On Saturday morning, June 10, several hundred graduates of Benicia High School will attend their graduation ceremony in the stadium at Diablo Valley College in Pleasant Hill. They will celebrate the end of a some 12 years of schooling, often in the Benicia Unified School District. There will be celebration aplenty, bottles popped and toasty toasts, enough fotos taken to fill about 300 thumb drives – academic research is currently underway – and a nuanced sense of accomplishment, sadness, relief, pride and transition; and the wonderful “Grad Night” celebration looms later in the day. Enjoy throughly – my graduating twins and I had a ball in 2014.
All transitions bring change, and when the confetti is swept up and the bottles bottle out, graduates have much to look forward to and consider. One of the spin-off benefits of being at a popular and accomplished institution like DVC, is that you’ll start to feel the imminent differences between two distinct phases of education:
You will likely leave behind familiar peers you knew when they first tried out for sports, band, a clique or a club. You took driving lessons. You eyeballed your first car, compared braces in junior high, lusted after an AP set of courses or career tech offerings together. Things were more predictable, more-regimented: You heard buzzers go off calibrated to remind you to get to classes — if the person in the golf cart hadn’t. Two terms. All start together, all finish together. Not everyone wants to be there. The school is encircled in metal-grey fencing “for your own protection,” cynics aside. And most of your classmates probably came from a similar socio-economic, age, ethnic and English language background.
Next phase? Welcome to a place of diversity, self-direction and rigor: college.
DVC is a good example: see if you can arrive a bit early on Saturday, and stroll around the 100-acre campus. Visit the new Commons area, adjacent to the Culinary Arts Building and Student Services Complex, where I work, with the sky-bridge connecting them. The campus enrolls some 21,000 students, the average age is 28 (averaging both evening and daytime students) and has dozens of majors and career technology programs available, all accredited. You’ll start paying for your education, now, though it’s the most-affordable package in the state. It has the top transfer rates in Northern California to all of the 23 CSU campuses and all 9 of the UC undergraduate campuses, with Transfer Admission Guarantee (TAG) contracts to most of them. DVC annually transfers hundreds to private institutions, such as St. Mary’s, USF and USC as well as the Kaiser Permanente School of Allied Health Sciences. They have students from dozens of ethnic backgrounds, from all over California and other states, and hundreds of international students – most all of whom can speak various languages. The community college’s faculty are chosen to teach small classes– 20 to 40 students– and are primarily recruited for both their academic training, experience and dedication to… teaching. And you’ll have much to consider being taught –which you fully get to choose yourself: hundreds upon hundreds of courses in all sorts of formats, and you’ll also have the option to take coursework at “sister schools” Los Medanos and Contra Costa College, all in the same district.

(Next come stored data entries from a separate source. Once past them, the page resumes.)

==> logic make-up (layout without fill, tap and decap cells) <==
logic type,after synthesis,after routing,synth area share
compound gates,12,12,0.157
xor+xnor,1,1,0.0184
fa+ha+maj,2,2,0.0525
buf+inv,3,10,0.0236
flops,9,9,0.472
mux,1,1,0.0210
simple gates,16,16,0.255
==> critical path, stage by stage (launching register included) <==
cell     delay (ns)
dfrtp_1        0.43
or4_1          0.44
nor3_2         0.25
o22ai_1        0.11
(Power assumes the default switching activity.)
$ cat src/rtl/led_wave_seq.sv
`default_nettype none
// ============================================================================
// Module   : led_wave_seq
// Purpose  : Travelling "breathing" wave duty sequencer for a PWM LED bank.
//            Double-buffered, committed only on PWM period boundaries.
// Option   : define LED_SEQ_GAMMA_EN for perceptual correction (+1 stage).
// Revision : 1.0  initial release
// ============================================================================
module led_wave_seq #(
    parameter int MAIN_FREQ  = 50000000,
    parameter int STEP_HZ    = 100,
    parameter int S_CNT      = 200,
    parameter int N_CH       = 18,
    parameter int PHASE_STEP = 20
) (
    input  logic              CLOCK_50,
    input  logic              RESET,
    input  logic              run,
    input  logic              tri_mode,
    input  logic              period_start,
    output logic [8*N_CH-1:0] duty_flat,
    output logic              step_tick,
    output logic [7:0]        phase
);
    localparam int            TDIV    = MAIN_FREQ / STEP_HZ - 1;
    localparam int            PW      = (TDIV < 1) ? 1 : $clog2(TDIV + 1);
    localparam logic [PW-1:0] C_TDIV  = PW'(TDIV);
    localparam logic [8:0]    C_P_SAW = 9'(S_CNT);
    localparam logic [8:0]    C_P_TRI = 9'(2 * (S_CNT - 1));
    localparam logic [8:0]    C_SCNT  = 9'(S_CNT);
    localparam logic [9:0]    C_PSTEP = 10'(PHASE_STEP);

    logic [PW-1:0]     presc_q, presc_d;
    logic              tick_q, tick_d;
    logic [8:0]        p_q, p_d;
    logic              mode_q, mode_d;
    logic [8*N_CH-1:0] pend_q, pend_d;
    logic [8*N_CH-1:0] duty_q;
    logic [8*N_CH-1:0] w_lin;
    logic [8:0]        w_period;
    logic              w_step;

    // Triangle period exceeds 255 for large S_CNT, so the phase is kept 9 bits wide.
    assign w_period = mode_q ? C_P_TRI : C_P_SAW;
    assign w_step   = run && (presc_q == C_TDIV);

    always_comb begin
        presc_d = presc_q;
        tick_d  = w_step;
        p_d     = p_q;
        mode_d  = mode_q;
        if (run) begin
            presc_d = w_step ? '0 : presc_q + PW'(1);
        end
        if (w_step) begin
            if (tri_mode != mode_q) begin
                p_d    = '0;
                mode_d = tri_mode;
            end else if (p_q == w_period - 9'd1) begin
                p_d = '0;
            end else begin
                p_d = p_q + 9'd1;
            end
        end
    end

    always_comb begin : chain
        logic [9:0] acc;
        logic [8:0] q;
        acc   = {1'b0, p_q};
        q     = '0;
        w_lin = '0;
        for (int i = 0; i < N_CH; i++) begin
            q = acc[8:0];
            if (mode_q && (q >= C_SCNT)) begin
                w_lin[8*i +: 8] = 8'(w_period - q);
            end else begin
                w_lin[8*i +: 8] = q[7:0];
            end
            acc = {1'b0, q} + C_PSTEP;
            if (acc >= {1'b0, w_period}) begin
                acc = acc - {1'b0, w_period};
            end
        end
    end

`ifdef LED_SEQ_GAMMA_EN
    localparam logic [33:0] C_RECIP = 34'((65536 + S_CNT - 2) / (S_CNT - 1));
    localparam logic [17:0] C_VMAX  = 18'(S_CNT - 1);

    logic [8*N_CH-1:0] lin_q;

    always_ff @(posedge CLOCK_50) begin
        if (RESET) begin
            lin_q <= '0;
        end else begin
            lin_q <= w_lin;
        end
    end

    always_comb begin : gamma
        logic [33:0] prod;
        logic [17:0] g;
        prod   = '0;
        g      = '0;
        pend_d = '0;
        for (int i = 0; i < N_CH; i++) begin
            prod = 34'(lin_q[8*i +: 8]) * 34'(lin_q[8*i +: 8]) * C_RECIP;
            g    = 18'(prod >> 16);
            if (g > C_VMAX) begin
                g = C_VMAX;
            end
            pend_d[8*i +: 8] = g[7:0];
        end
    end
`else
    assign pend_d = w_lin;
`endif

    always_ff @(posedge CLOCK_50) begin
        if (RESET) begin
            presc_q <= '0;
            tick_q  <= 1'b0;
            p_q     <= '0;
            mode_q  <= tri_mode;
            pend_q  <= '0;
            duty_q  <= '0;
        end else begin
            presc_q <= presc_d;
            tick_q  <= tick_d;
            p_q     <= p_d;
            mode_q  <= mode_d;
            pend_q  <= pend_d;
            // Pending written on this same edge is not seen: the old buffer commits.
            if (period_start) begin
                duty_q <= pend_q;
            end
        end
    end

    assign duty_flat = duty_q;
    assign step_tick = tick_q;
    assign phase     = p_q[7:0];

endmodule
`default_nettype wire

Formats offered include weekend classes, evening or late-afternoon, on-line, traditional classroom-style, hybrid (a combo of online/traditional), short-term, late-start, etc. Parking will be ver-r-r-y tough (arrive way early!) particularly during busy, morning class times. Attend a Counseling 95 one-day orientation class this summer, or take a course during the 3- or 6-week classes offered beginning June 19. The website– and navigation– is simpler than ever: www.dvc.edu And returning, transfer, veteran and parents are every bit as welcome.
This is a crowning time for all your K-12 efforts, trials, persistence and accomplishments. I wish you well and congratulate every graduate. And I promise you: a new phase and a very new educational adventure lies ahead …
Rob Peters is a semi-retired counselor at Diablo Valley College in Pleasant Hill. He’s both taught and counseled students for more than 30 years.